### Work task
Would you write the data out once more, exactly as it is?

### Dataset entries
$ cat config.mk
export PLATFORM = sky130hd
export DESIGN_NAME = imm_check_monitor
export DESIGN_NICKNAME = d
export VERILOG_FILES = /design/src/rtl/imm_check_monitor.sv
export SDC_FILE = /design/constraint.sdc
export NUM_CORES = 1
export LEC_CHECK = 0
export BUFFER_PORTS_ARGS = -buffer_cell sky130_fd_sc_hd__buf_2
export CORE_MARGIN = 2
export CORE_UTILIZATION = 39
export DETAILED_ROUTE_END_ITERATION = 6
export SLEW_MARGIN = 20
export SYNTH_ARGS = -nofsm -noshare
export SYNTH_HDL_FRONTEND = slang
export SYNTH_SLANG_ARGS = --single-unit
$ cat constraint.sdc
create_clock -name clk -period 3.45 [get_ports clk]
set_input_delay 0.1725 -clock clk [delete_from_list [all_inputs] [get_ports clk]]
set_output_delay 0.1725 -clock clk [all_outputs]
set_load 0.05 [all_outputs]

### Solution
$ cat config.mk
export PLATFORM = sky130hd
export DESIGN_NAME = imm_check_monitor
export DESIGN_NICKNAME = d
export VERILOG_FILES = /design/src/rtl/imm_check_monitor.sv
export SDC_FILE = /design/constraint.sdc
export NUM_CORES = 1
export LEC_CHECK = 0
export BUFFER_PORTS_ARGS = -buffer_cell sky130_fd_sc_hd__buf_2
export CORE_MARGIN = 2
export CORE_UTILIZATION = 39
export DETAILED_ROUTE_END_ITERATION = 6
export SLEW_MARGIN = 20
export SYNTH_ARGS = -nofsm -noshare
export SYNTH_HDL_FRONTEND = slang
export SYNTH_SLANG_ARGS = --single-unit
$ cat constraint.sdc
create_clock -name clk -period 3.45 [get_ports clk]
set_input_delay 0.1725 -clock clk [delete_from_list [all_inputs] [get_ports clk]]
set_output_delay 0.1725 -clock clk [all_outputs]
set_load 0.05 [all_outputs]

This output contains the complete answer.